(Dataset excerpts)
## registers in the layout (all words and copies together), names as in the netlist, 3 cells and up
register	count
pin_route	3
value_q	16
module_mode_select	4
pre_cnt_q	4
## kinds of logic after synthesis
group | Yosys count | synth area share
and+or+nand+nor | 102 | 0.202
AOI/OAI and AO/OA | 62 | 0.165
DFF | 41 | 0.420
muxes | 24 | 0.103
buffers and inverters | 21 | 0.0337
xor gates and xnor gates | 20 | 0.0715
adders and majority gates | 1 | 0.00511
File: config.mk
export PLATFORM = sky130hd
export DESIGN_NAME = tzc_top
export DESIGN_NICKNAME = d
export VERILOG_FILES = /design/src/pkg/tzc_pkg.sv /design/src/logic/tzc_sync.sv /design/src/logic/tzc_top.sv
export SDC_FILE = /design/constraint.sdc
export NUM_CORES = 1
export LEC_CHECK = 0
export BUFFER_PORTS_ARGS = -buffer_cell sky130_fd_sc_hd__buf_2
export CAP_MARGIN = 20
export CORE_MARGIN = 2
export CORE_UTILIZATION = 57
export DETAILED_ROUTE_END_ITERATION = 16
export PLACE_DENSITY = 0.86
export SLEW_MARGIN = 25
export SYNTH_ARGS = -nofsm -noshare
export SYNTH_HDL_FRONTEND = slang
export SYNTH_SLANG_ARGS = --single-unit
File: constraint.sdc
create_clock -name clock_in -period 5.12 [get_ports clock_in]
set_clock_uncertainty 0.1 [all_clocks]
set_input_delay 1.536 -clock clock_in [delete_from_list [all_inputs] [get_ports clock_in]]
set_output_delay 1.536 -clock clock_in [all_outputs]
set_load 0.01 [all_outputs]
File: src/pkg/tzc_pkg.sv
// Package: register map, field layout, reset values and carrier structs for the timer zero control block
package tzc_pkg;

   // ==========================================================
   // Register map (byte addresses; control index times four)
   localparam logic [7:0] CTRL_INDEX      = 8'h05;
   localparam logic [7:0] CTRL_ADDR       = 8'h14;  // Index times four
   localparam logic [7:0] COUNT_LO_ADDR   = 8'h40;
   localparam logic [7:0] COUNT_HI_ADDR   = 8'h44;
   localparam logic [7:0] STATUS_ADDR     = 8'h48;

   // ==========================================================
   // Control register field positions
   localparam int IRQ_EDGE_BIT   = 7;
   localparam int EXT_EDGE_BIT   = 6;
   localparam int SRC_SEL_BIT    = 5;
   localparam int PS_HI_BIT      = 4;
   localparam int PS_LO_BIT      = 1;
   localparam int PS_TOP_BIT     = 3;              // Within the four-bit field
   localparam logic [7:0] CTRL_WMASK = 8'hfe;     // Bit 0 unimplemented
   localparam logic [7:0] CTRL_RESET = 8'h00;

   // Status register field positions
   localparam int ST_IRQ_FLAG_BIT = 0;
   localparam int ST_EXT_FLAG_BIT = 1;

   // ==========================================================
   // Prescaler
   localparam int          PS_WIDTH   = 8;
   localparam logic [3:0]  PS_MAX_CODE = 4'h8;   // Any code with top bit set
   localparam logic [7:0]  PS_RESET   = 8'h00;
   localparam logic [7:0]  PS_LIMIT_TOP = 8'hff; // Terminal count at the longest ratio
   localparam logic [15:0] COUNT_RESET = 16'h0000;

   // Decoded control fields
   typedef struct packed {
      logic       irq_edge_select;
      logic       ext_clock_edge_select;
      logic       timer_clock_source_select;
      logic [3:0] timer_prescale_select;
   } tzc_ctrl_s;

   // Pin sync carrier
   typedef struct packed {
      logic irq;
      logic ext_clk;
   } tzc_pins_s;

endpackage : tzc_pkg
File: src/logic/tzc_sync.sv
// Three-flop pin synchroniser with agreement filter and edge pulses
`timescale 1ns/1ps

module tzc_sync (
   input  wire logic clock_in,     // System clock
   input  wire logic rst_b_in,     // Sync reset, active low
   input  wire logic ce_in,        // Clock enable
   input  wire logic pin_in,       // Asynchronous pin
   output logic      level_out,    // Filtered level
   output logic      rise_out,     // One-cycle rising pulse
   output logic      fall_out      // One-cycle falling pulse
);

   logic [2:0] sr_q;
   logic [2:0] sr_d;
   logic       lvl_q;
   logic       lvl_d;
   logic       rise_q;
   logic       rise_d;
   logic       fall_q;
   logic       fall_d;

   // Next state: level changes only when second and third flops agree
   always_comb begin
      sr_d   = {sr_q[1:0], pin_in};
      lvl_d  = lvl_q;
      rise_d = 1'b0;
      fall_d = 1'b0;
      if (sr_q[1] == sr_q[2]) begin
         lvl_d  = sr_q[2];
         rise_d = sr_q[2] & ~lvl_q;
         fall_d = ~sr_q[2] & lvl_q;
      end
   end

   // Registers
   always_ff @(posedge clock_in) begin
      if (!rst_b_in) begin
         sr_q   <= 3'h0;
         lvl_q  <= 1'b0;
         rise_q <= 1'b0;
         fall_q <= 1'b0;
      end else if (ce_in) begin
         sr_q   <= sr_d;
         lvl_q  <= lvl_d;
         rise_q <= rise_d;
         fall_q <= fall_d;
      end
   end

   assign level_out = lvl_q;
   assign rise_out  = rise_q;
   assign fall_out  = fall_q;

endmodule : tzc_sync

File: src/logic/tzc_top.sv
// Timer zero control register, edge selection, prescaler and 16-bit count
//
// Register access over Wishbone was left to the implementer.
`timescale 1ns/1ps

module tzc_top (
   input  wire logic        clock_in,              // Instruction cycle clock
   input  wire logic        rst_b_in,              // Sync reset, active low
   input  wire logic        ce_in,                 // Clock enable, freezes state
   input  wire logic        ext_irq_pin_in,        // External interrupt pin
   input  wire logic        timer_ext_clock_pin_in,// External timer clock pin
   input  wire logic        wb_cyc_i,              // Wishbone cycle
   input  wire logic        wb_stb_i,              // Wishbone strobe
   input  wire logic        wb_we_i,               // Wishbone write enable
   input  wire logic [7:0]  wb_adr_i,              // Wishbone byte address
   input  wire logic [3:0]  wb_sel_i,              // Wishbone byte selects
   input  wire logic [31:0] wb_dat_i,              // Wishbone write data
   output logic [31:0]      wb_dat_o,              // Wishbone read data
   output logic             wb_ack_o,              // Wishbone acknowledge
   output logic             irq_edge_pulse_out,    // Selected interrupt edge seen
   output logic             timer_tick_out         // Count advanced
);

   // ==========================================================
   // Pin synchronisers
   //
   // Both pins are asynchronous to the instruction cycle clock.
   // A pin level counts only once it has stood for two cycles,
   // so a selected edge shows as a one-cycle pulse about four
   // cycles after the pin moves; shorter glitches are dropped.
   tzc_pkg::tzc_pins_s rise;
   tzc_pkg::tzc_pins_s fall;
   tzc_pkg::tzc_pins_s lvl;

   tzc_sync u_sync_irq (
      .clock_in  (clock_in),
      .rst_b_in  (rst_b_in),
      .ce_in     (ce_in),
      .pin_in    (ext_irq_pin_in),
      .level_out (lvl.irq),
      .rise_out  (rise.irq),
      .fall_out  (fall.irq)
   );

   tzc_sync u_sync_clk (
      .clock_in  (clock_in),
      .rst_b_in  (rst_b_in),
      .ce_in     (ce_in),
      .pin_in    (timer_ext_clock_pin_in),
      .level_out (lvl.ext_clk),
      .rise_out  (rise.ext_clk),
      .fall_out  (fall.ext_clk)
   );

   // ==========================================================
   // State
   logic [7:0]          ctrl_q;
   logic [7:0]          ctrl_d;
   logic [15:0]         count_q;
   logic [15:0]         count_d;
   logic [7:0]          ps_q;
   logic [7:0]          ps_d;
   logic                irq_flag_q;
   logic                irq_flag_d;
   logic                ext_flag_q;
   logic                ext_flag_d;
   logic                irq_pulse_q;
   logic                irq_pulse_d;
   logic                tick_q;
   logic                tick_d;
   logic [31:0]         dat_q;
   logic [31:0]         dat_d;
   logic                ack_q;
   logic                ack_d;
   tzc_pkg::tzc_ctrl_s  cfg;
   logic                irq_edge;
   logic                ext_edge;
   logic                src_edge;
   logic [7:0]          ps_limit;
   logic                wr_stb;
   logic                rd_stb;
   logic                wr_ctrl;
   logic                wr_lo;
   logic                wr_hi;
   logic                wr_status;

   // Field decode
   // Fields come straight from the stored register, so a new
   // setting applies from the cycle after the write.
   assign cfg.irq_edge_select           = ctrl_q[tzc_pkg::IRQ_EDGE_BIT];
   assign cfg.ext_clock_edge_select     = ctrl_q[tzc_pkg::EXT_EDGE_BIT];
   assign cfg.timer_clock_source_select = ctrl_q[tzc_pkg::SRC_SEL_BIT];
   assign cfg.timer_prescale_select     = ctrl_q[tzc_pkg::PS_HI_BIT:tzc_pkg::PS_LO_BIT];

   assign irq_edge = cfg.irq_edge_select ? rise.irq : fall.irq;

   assign ext_edge = cfg.ext_clock_edge_select ? rise.ext_clk : fall.ext_clk;

   // source select; internal source qualifies every cycle
   // edge select unused on internal source
   assign src_edge = cfg.timer_clock_source_select ? 1'b1 : ext_edge;

   // Prescale codes 0 to 7 double the ratio each step; any code
   // with the top bit set gives the longest ratio, so the lower
   // three bits are ignored there.
   // prescale terminal count, ratio minus one
   always_comb begin
      if (cfg.timer_prescale_select[tzc_pkg::PS_TOP_BIT]) begin
         ps_limit = tzc_pkg::PS_LIMIT_TOP;
      end else begin
         ps_limit = 8'((9'h001 << cfg.timer_prescale_select[2:0]) - 9'h001);
      end
   end

   // ==========================================================
   // Bus decode
   //
   // A request is taken on the edge that sees cycle and strobe
   // high while no acknowledge is out. The acknowledge itself
   // blocks a second take of the same held request, so a master
   // that keeps strobe up for one more cycle writes only once.
   // Writes need byte lane 0, the only lane with register bits;
   // the upper lanes are accepted and dropped.

   // Take strobes, one per request
   assign wr_stb    = wb_cyc_i & wb_stb_i & ~ack_q & wb_we_i;
   assign rd_stb    = wb_cyc_i & wb_stb_i & ~ack_q & ~wb_we_i;

   // Register write selects
   assign wr_ctrl   = wr_stb & wb_sel_i[0] & (wb_adr_i == tzc_pkg::CTRL_ADDR);
   assign wr_lo     = wr_stb & wb_sel_i[0] & (wb_adr_i == tzc_pkg::COUNT_LO_ADDR);
   assign wr_hi     = wr_stb & wb_sel_i[0] & (wb_adr_i == tzc_pkg::COUNT_HI_ADDR);
   assign wr_status = wr_stb & wb_sel_i[0] & (wb_adr_i == tzc_pkg::STATUS_ADDR);

   // ==========================================================
   // Control register
   //
   // Only the writable bits are stored, so bit 0 can never hold
   // a one; the read path masks it once more all the same.

   always_comb begin
      ctrl_d = ctrl_q;
      if (wr_ctrl) begin
         ctrl_d = wb_dat_i[7:0] & tzc_pkg::CTRL_WMASK;
      end
   end

   always_ff @(posedge clock_in) begin
      if (!rst_b_in) begin
         ctrl_q <= tzc_pkg::CTRL_RESET;
      end else if (ce_in) begin
         ctrl_q <= ctrl_d;
      end
   end

   // ==========================================================
   // Prescaler and count
   //
   // The prescaler counts qualifying source edges up to the
   // terminal value; the edge that finds it there restarts it
   // and advances the count. The internal source qualifies every
   // enabled cycle, so the ratio then counts instruction cycles.
   // A count write restarts the prescaler as well, so the first
   // advance after a reload always takes a full ratio, and it
   // wins over an advance in the same cycle so that no carry
   // leaks into the byte that was not written. A ratio lowered
   // below the running prescaler ends the period on the next
   // qualifying edge instead of wrapping through zero.

   always_comb begin
      count_d = count_q;
      ps_d    = ps_q;
      tick_d  = 1'b0;
      if (wr_lo) begin
         count_d = {count_q[15:8], wb_dat_i[7:0]};
         ps_d    = tzc_pkg::PS_RESET;
      end else if (wr_hi) begin
         count_d = {wb_dat_i[7:0], count_q[7:0]};
         ps_d    = tzc_pkg::PS_RESET;
      end else if (src_edge) begin
         if (ps_q >= ps_limit) begin
            ps_d    = tzc_pkg::PS_RESET;
            count_d = count_q + 16'h0001;
            tick_d  = 1'b1;
         end else begin
            ps_d = ps_q + 8'h01;
         end
      end
   end

   // Count, prescaler and tick registers
   always_ff @(posedge clock_in) begin
      if (!rst_b_in) begin
         count_q <= tzc_pkg::COUNT_RESET;
         ps_q    <= tzc_pkg::PS_RESET;
         tick_q  <= 1'b0;
      end else if (ce_in) begin
         count_q <= count_d;
         ps_q    <= ps_d;
         tick_q  <= tick_d;
      end
   end

   // ==========================================================
   // Edge flags and interrupt edge pulse
   //
   // Writing a one to a status bit clears that flag. An edge in
   // the same cycle as the clear sets it again, so software never
   // loses an event to a late clear. The interrupt edge pulse
   // follows the qualified edge by one cycle.

   // Flag next state; set wins over clear
   always_comb begin
      irq_flag_d  = irq_flag_q;
      ext_flag_d  = ext_flag_q;
      irq_pulse_d = irq_edge;
      if (wr_status && wb_dat_i[tzc_pkg::ST_IRQ_FLAG_BIT]) begin
         irq_flag_d = 1'b0;
      end
      if (wr_status && wb_dat_i[tzc_pkg::ST_EXT_FLAG_BIT]) begin
         ext_flag_d = 1'b0;
      end
      if (irq_edge) begin
         irq_flag_d = 1'b1;
      end
      // edge flag only with external source
      if (ext_edge && !cfg.timer_clock_source_select) begin
         ext_flag_d = 1'b1;
      end
   end

   // Flag and pulse registers
   always_ff @(posedge clock_in) begin
      if (!rst_b_in) begin
         irq_flag_q  <= 1'b0;
         ext_flag_q  <= 1'b0;
         irq_pulse_q <= 1'b0;
      end else if (ce_in) begin
         irq_flag_q  <= irq_flag_d;
         ext_flag_q  <= ext_flag_d;
         irq_pulse_q <= irq_pulse_d;
      end
   end

   // ==========================================================
   // Register bus answer
   //
   // Every taken request is acknowledged one cycle later, mapped
   // or not, and the acknowledge drops in the next cycle even if
   // the strobe is still high. Read data is zero outside the
   // acknowledge cycle, so no stale value lingers on the bus.
   // Count bytes are not latched together: a low then high read
   // can tear across a carry, and software must allow for that.

   // Acknowledge and read mux; unmapped reads zero
   always_comb begin
      ack_d = wb_cyc_i & wb_stb_i & ~ack_q;
      dat_d = 32'h0000_0000;
      if (rd_stb) begin
         unique case (wb_adr_i)
            tzc_pkg::CTRL_ADDR:     dat_d = {24'h000000, ctrl_q & tzc_pkg::CTRL_WMASK};
            tzc_pkg::COUNT_LO_ADDR: dat_d = {24'h000000, count_q[7:0]};
            tzc_pkg::COUNT_HI_ADDR: dat_d = {24'h000000, count_q[15:8]};
            tzc_pkg::STATUS_ADDR:   dat_d = {30'h0, ext_flag_q, irq_flag_q};
            default:                dat_d = 32'h0000_0000;
         endcase
      end
   end

   // Bus registers
   always_ff @(posedge clock_in) begin
      if (!rst_b_in) begin
         dat_q <= 32'h0000_0000;
         ack_q <= 1'b0;
      end else if (ce_in) begin
         dat_q <= dat_d;
         ack_q <= ack_d;
      end
   end

   // ==========================================================
   // Outputs
   //
   // Each output comes straight from a flip-flop. While the clock
   // enable is low every one of them holds its value, the bus
   // acknowledge included.
   assign wb_dat_o           = dat_q;
   assign wb_ack_o           = ack_q;
   assign irq_edge_pulse_out = irq_pulse_q;
   assign timer_tick_out     = tick_q;

endmodule : tzc_top

==> impl_metrics.env <==
export IMPL_yosys_warnings=0
export IMPL_finalCriticalPeriod_ns=3.882
export IMPL_cp_arrival_ns=3.96
export IMPL_die_y_um=80.60
export IMPL_final_antenna_net_count=0
export IMPL_hold_viol=0
export IMPL_power_share_sequential_pct=60.0
export IMPL_synthCells=417
export IMPL_htreeDepth=2
export IMPL_power_density_nw_per_um2=205.2
export IMPL_synth_top_area_share_pct=33.52
export IMPL_maxUsedRoutingLayer="met4"
export IMPL_slew_headroom_pct=44.61
export IMPL_pwr_share_comb_pct=6.8
export IMPL_met2_length_mm=3.766
export IMPL_vias=3189
export IMPL_timing_final_crit_share_pct=75.81
export IMPL_worstSetupStartpointType="flip-flop"
export IMPL_power_uw=731.7
export IMPL_numCtsBuffers=5
export IMPL_synth_commonest_cells="dfxtp_1 (56), a21oi_1 (47), nand2_1 (45), nor2_1 (43), buf_4 (24)"
export IMPL_hpwl_mm=6.108
export IMPL_wl_mm=8.195
export IMPL_hold_path_class="reg -> reg"
export IMPL_cts_tree="done"
export IMPL_status="completed"
export IMPL_die_w_um=80.60
export IMPL_ios=87
export IMPL_synthArstFlopShare_pct=0
export IMPL_post_drt_wl_per_cell_um=15.88
export IMPL_grt_usage_pct=26.66
export IMPL_critPathKind="reg -> reg"
export IMPL_ys_types=60
export IMPL_worstPathRequired_ns=5.20
export IMPL_max_freq_mhz=257.6
export IMPL_grt_start_max_net_pins=29
export IMPL_drive_gt1_share_pct=13.74
export IMPL_power_internal_uw=547.8
export IMPL_synth_seq_cells=56
export IMPL_grt_setup_unrepaired="no"
export IMPL_gr_total_overflow=0
export IMPL_n_fill_cell=479
export IMPL_synth_flop_cell="dfxtp_1"
export IMPL_leakage_nw=1.290
export IMPL_cts_hold_buf=0
export IMPL_netlist_area_um2=3344
export IMPL_dr_pass1_iters=6
export IMPL_syn_area_per_cell_um2=8.020
export IMPL_clock_latency_ns=0.31
export IMPL_finalSetupViolCount=0
export IMPL_synth_edff_count=0
export IMPL_die_area_um2=6496
export IMPL_grt_antenna_before_repair=0
export IMPL_start_util_pct=60.00
export IMPL_cts_sinks=56
export IMPL_placementRows=27
export IMPL_drcViolationCount=0
export IMPL_worst_slew_pin_slew_ns=0.8308
export IMPL_cts_setup_buffers=0
export IMPL_finalMaxSlewViolations=0
export IMPL_synth_top_cell_by_area="dfxtp_1"
export IMPL_max_cap_violations=0
export IMPL_swShare_pct=25.14
export IMPL_power_switching_uw=183.9
export IMPL_port_buffer_count=35
export IMPL_clk_pin_slew_worst_paths_ns=0.10
export IMPL_ys_seq_area_share_pct=33.52
export IMPL_drtIter0Drc=286
export IMPL_place_congestion=1.061
export IMPL_routed_wl_met3_um=723
export IMPL_nets=506
export IMPL_tns_ns=0
export IMPL_clock_path_buffers=2
export IMPL_vdd_ir_drop_max_uv=197.4
export IMPL_path_max_fanout=9
export IMPL_ctsResizeCount=0
export IMPL_critPathCaptureType="flip-flop"
export IMPL_synth_most_common_cell="dfxtp_1"
export IMPL_netlist_top_cells_area="dfxtp_1 (34%), a21oi_1 (7.0%), buf_4 (5.4%)"
export IMPL_wl_met1_mm=3.472
export IMPL_grt_pass1_wl_mm=13.62
export IMPL_via_per_inst=6.180
export IMPL_cts_root_buf="clkbuf_8"
export IMPL_grt_pass1_vias=2924
export IMPL_core_um2=5574
export IMPL_syn_to_final_growth_pct=6.622
export IMPL_antenna_cells=0
export IMPL_p_clk_share_pct=33.2
-- worst max-delay path: stages, from the launching register on --
cell and delay, ns:
dfxtp_1 0.41, or3_1 0.43, ha_1 0.28, xnor2_1 0.15, and3_1 0.18, a211oi_1 0.21
ha_1 0.15, nand2_1 0.06, or3_1 0.31, o221ai_1 0.67, nand3_1 0.43, nand2_1 0.27
a211oi_1 0.11
-- routing by layer --
layer / global-route usage (%) / vias up
met1: 35.31 / 1463
met5: 0 / -
met2: 43.83 / 176
li1: - / 1526
met4: 8.814 / 0
met3: 4.719 / 24
-- cells by family after synthesis --
family | synth area share [%]
AND/OR/NAND/NOR | 26.19
AO/OA/AOI/OAI | 22.41
flip-flops | 33.52
buffers and inverters | 8.567
adder cells (fa/ha/maj) | 4.115
XOR/XNOR | 2.619
multiplexers | 2.469
other | 0.1121
-- registers in the layout (all words and copies together), names as in the netlist --
register	count
ext_flag_q	1
u_sync_clk.rise_out	1
u_sync_clk.sr_q	3
ctrl_q	7
wb_ack_o	1
u_sync_irq.fall_out	1
u_sync_irq.level_out	1
u_sync_irq.sr_q	3
timer_tick_out	1
count_q	16
u_sync_irq.rise_out	1
wb_dat_o	8
irq_flag_q	1
irq_edge_pulse_out	1
u_sync_clk.level_out	1
u_sync_clk.fall_out	1
ps_q	8
-- power by group through the flow --
stage / Combinational [mW] / Sequential [mW] / Clock, mW
3_3_place_gp: 0.0468 / 0.449 / 0
6_report: 0.0498 / 0.439 / 0.243
5_1_grt: 0.0542 / 0.439 / 0.261
3_5_place_dp: 0.0481 / 0.449 / 0
4_1_cts: 0.0481 / 0.439 / 0.245
2_1_floorplan: 0.0422 / 0.449 / 0
-- layout by cell type, fill, tap and decap left out, types with 5 or more instances in the layout --
master and instances:
a211oi_1 5, a21oi_1 47, a22oi_1 6, and2_1 5, buf_2 35, buf_4 6, clkbuf_8 5, conb_1 24
dfxtp_1 56, ha_1 11, inv_1 5, mux2i_1 6, nand2_1 45, nand3_1 15, nand4_1 6, nor2_1 43
nor3_1 13, o21ai_0 8, or3_1 5, xor2_1 7
-- layout make-up --
cell class	instances	area, um^2	area share (%)
flip-flops and latches	56	1121	31.44
inverters	6	22.52	0.6316
clock buffers	6	72.57	2.035
clock inverters	2	16.27	0.4561
multi-input cells	333	2023	56.74
well taps	72	90.09	2.526
repair buffers	41	220.2	6.175
-- per-stage QoR --
stage	hold WS, ns	utilization (%)	setup WS [ns]	area (um^2)	instances
CTS	0.3726	63.97	1.295	3566	516
global placement	0.3458	62.38	1.011	3477	508
global route	0.3955	63.97	0.9046	3566	516
finish	0.3693	63.97	1.238	3566	516
detailed placement	0.3564	62.38	0.9756	3477	508
floorplan	0.3360	-	1.308	3431	440
-- worst paths after layout --
kind              slack (ns)  depth (start not counted)                              end                             from
setup / recovery        1.24                         12          count_q[0]$_SDFFE_PN0P_           ctrl_q[1]$_SDFFE_PN0P_
hold / removal          0.37                          2  irq_edge_pulse_out$_SDFFE_PN0P_  irq_edge_pulse_out$_SDFFE_PN0P_
setup reg to reg        1.24                         12          count_q[0]$_SDFFE_PN0P_           ctrl_q[1]$_SDFFE_PN0P_
hold reg to reg         0.37                          2  irq_edge_pulse_out$_SDFFE_PN0P_  irq_edge_pulse_out$_SDFFE_PN0P_
Note: power is estimated with default switching activity, not from simulation.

EXERCISE. Return, line for line and unchanged, the data from its first line through the line containing "export DESIGN_NICKNAME = d".

EXERCISE RESULT.
## registers in the layout (all words and copies together), names as in the netlist, 3 cells and up
register	count
pin_route	3
value_q	16
module_mode_select	4
pre_cnt_q	4
## kinds of logic after synthesis
group | Yosys count | synth area share
and+or+nand+nor | 102 | 0.202
AOI/OAI and AO/OA | 62 | 0.165
DFF | 41 | 0.420
muxes | 24 | 0.103
buffers and inverters | 21 | 0.0337
xor gates and xnor gates | 20 | 0.0715
adders and majority gates | 1 | 0.00511
File: config.mk
export PLATFORM = sky130hd
export DESIGN_NAME = tzc_top
export DESIGN_NICKNAME = d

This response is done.